El anuncio ha sido analizado en todos sus extremos, con la meticulosidad con la que se hacen las cosas aquí. Pero hay un aspecto del que se ha hablado menos y que a mí me ha llamado particularmente la atención, el de la presencia de Eastwood, de quien, además, me confieso un devoto seguidor.
Eastwood encarna en Estados Unidos al tipo duro que pone la justicia por encima de todo, hasta de la ley si es necesario. Aunque a lo largo de su carrera ha dirigido o protagonizado como actor tiernas historias de amor y profundos y complejos dramas sentimentales, su imagen es inseparable de la del inspector Harry Callahan, al que dio vida en Harry el Sucio, o de la de los implacables pistoleros que él supo hacer magistralmente. Una de sus biografías lo define como "un icono de las macho movies". Aunque abundan en el cine americano los personajes que defienden el bien por encima de la burocracia y las reglas, nadie ha convencido tanto en ese papel como Clint Eastwood. El propio Eastwood rinde homenaje a esa faceta de su carrera en El Gran Torino.

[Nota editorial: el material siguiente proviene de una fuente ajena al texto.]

### src/rtl/therm_stim_gen.sv
// rtl/therm_stim_gen.sv - thermometer-code stimulus generator for the flash-ADC encoder
// Produces direct, ramp or triangle thermometer patterns with optional single-bit bubble injection.
module therm_stim_gen #(
  parameter int N      = 4,
  parameter int W      = 2**N-1,
  parameter int HOLD_W = 8
) (
  input  logic              clk,
  input  logic              rst_n,
  input  logic [1:0]        mode,
  input  logic              start,
  input  logic [N-1:0]      in_code,
  input  logic              in_valid,
  output logic              in_ready,
  input  logic [HOLD_W-1:0] hold,
  input  logic              bubble_en,
  input  logic [N-1:0]      bubble_pos,
  output logic [W-1:0]      Y,
  output logic              y_valid,
  output logic [N-1:0]      exp_code,
  output logic              bubble_flag,
  output logic              busy,
  output logic              sweep_done
);

  localparam logic [N-1:0] CODE_MAX = N'(W);

  typedef enum logic [1:0] {S_IDLE, S_STEP, S_HOLD, S_DONE} state_t;
  typedef enum logic [1:0] {K_DIRECT, K_RAMP, K_TRI} kind_t;

  state_t              state_q;
  kind_t               kind_q;
  logic [N-1:0]        code_q, code_d, step_code;
  logic                falling_q, falling_d, last_step;
  logic [HOLD_W-1:0]   cnt_q, hold_q;
  logic [W-1:0]        y_q, mask;
  logic [N-1:0]        exp_q;
  logic                y_valid_q, bflag_q, busy_q, done_q, ready_q;

  function automatic logic [W-1:0] therm(input logic [N-1:0] k);
    return {W{1'b1}} << k;
  endfunction

  always_comb begin
    mask = '0;
    if (bubble_en && (bubble_pos < CODE_MAX))
      mask = W'(1) << bubble_pos;
  end

  // Next sweep point; the triangle turns around at the top code without repeating it.
  always_comb begin
    code_d    = code_q;
    falling_d = falling_q;
    last_step = 1'b0;
    if (kind_q == K_RAMP) begin
      last_step = (code_q == CODE_MAX);
      code_d    = code_q + 1'b1;
    end else if (!falling_q) begin
      if (code_q == CODE_MAX) begin
        falling_d = 1'b1;
        code_d    = code_q - 1'b1;
      end else begin
        code_d = code_q + 1'b1;
      end
    end else begin
      last_step = (code_q == '0);
      code_d    = code_q - 1'b1;
    end
    step_code = (state_q == S_STEP) ? code_q : code_d;
  end

  always_ff @(posedge clk or negedge rst_n) begin
    if (!rst_n) begin
      state_q   <= S_IDLE;
      kind_q    <= K_DIRECT;
      code_q    <= '0;
      falling_q <= 1'b0;
      cnt_q     <= '0;
      hold_q    <= '0;
      y_q       <= {W{1'b1}};
      exp_q     <= '0;
      y_valid_q <= 1'b0;
      bflag_q   <= 1'b0;
      busy_q    <= 1'b0;
      done_q    <= 1'b0;
      ready_q   <= 1'b0;
    end else begin
      case (state_q)
        S_IDLE: begin
          ready_q <= (mode == 2'd1);
          if (in_valid && ready_q) begin
            y_q       <= therm(in_code) ^ mask;
            exp_q     <= in_code;
            bflag_q   <= |mask;
            y_valid_q <= 1'b1;
            cnt_q     <= hold;
            kind_q    <= K_DIRECT;
            busy_q    <= 1'b1;
            ready_q   <= 1'b0;
            state_q   <= S_HOLD;
          end else if (start && mode[1]) begin
            code_q    <= '0;
            falling_q <= 1'b0;
            hold_q    <= hold;
            kind_q    <= (mode == 2'd3) ? K_TRI : K_RAMP;
            busy_q    <= 1'b1;
            ready_q   <= 1'b0;
            state_q   <= S_STEP;
          end
        end
        S_STEP: begin
          y_q       <= therm(step_code) ^ mask;
          exp_q     <= step_code;
          bflag_q   <= |mask;
          y_valid_q <= 1'b1;
          cnt_q     <= hold_q;
          state_q   <= S_HOLD;
        end
        S_HOLD: begin
          if (cnt_q != '0) begin
            cnt_q <= cnt_q - 1'b1;
          end else if (kind_q == K_DIRECT) begin
            y_valid_q <= 1'b0;
            busy_q    <= 1'b0;
            ready_q   <= (mode == 2'd1);
            state_q   <= S_IDLE;
          end else if (last_step) begin
            y_valid_q <= 1'b0;
            done_q    <= 1'b1;
            state_q   <= S_DONE;
          end else begin
            // Later steps load straight from HOLD so every code lasts exactly hold+1 cycles.
            code_q    <= code_d;
            falling_q <= falling_d;
            y_q       <= therm(step_code) ^ mask;
            exp_q     <= step_code;
            bflag_q   <= |mask;
            cnt_q     <= hold_q;
          end
        end
        S_DONE: begin
          done_q  <= 1'b0;
          busy_q  <= 1'b0;
          ready_q <= (mode == 2'd1);
          state_q <= S_IDLE;
        end
        default: state_q <= S_IDLE;
      endcase
    end
  end

  assign Y           = y_q;
  assign exp_code    = exp_q;
  assign y_valid     = y_valid_q;
  assign bubble_flag = bflag_q;
  assign busy        = busy_q;
  assign sweep_done  = done_q;
  assign in_ready    = ready_q;

endmodule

Y aquí aparece ahora El Gran Torino respaldando -de acuerdo, no lo respaldó expresamente pero eso lo que todo el mundo ha pensado, y eso es lo que importa- al presidente a quien tanta gente retrata como un un dubitativo intelectual por cuyas venas no corre verdadera sangre americana, de esa sangre que lleva a un buen americano, como el inspector Callahan, a empuñar una Colt para restablecer el orden.
Este no es un país de intelectuales. Este es un país de científicos y hombres de negocios. El oficio de intelectual como tal, al modelo francés, tiene mala prensa y peor aceptación popular. Personalmente, siento enorme admiración por el trabajo intelectual de Eastwood, pero quizá ni él mismo se reconocería en esa función. Eastwood es el Gran Torino, sólido como el coche de donde toma el nombre, made in the USA, nada de esas baratijas japonesas o sofisticados diseños europeos. Nada de eso, puro producto americano.
Eastwood es una gloria en medio de toda esa excitación patriótica. Sobrio, controlado, insobornable. Callado. Pero una sola palabra suya puede bastar para que los enemigos de Obama emprendan la huida. Pum!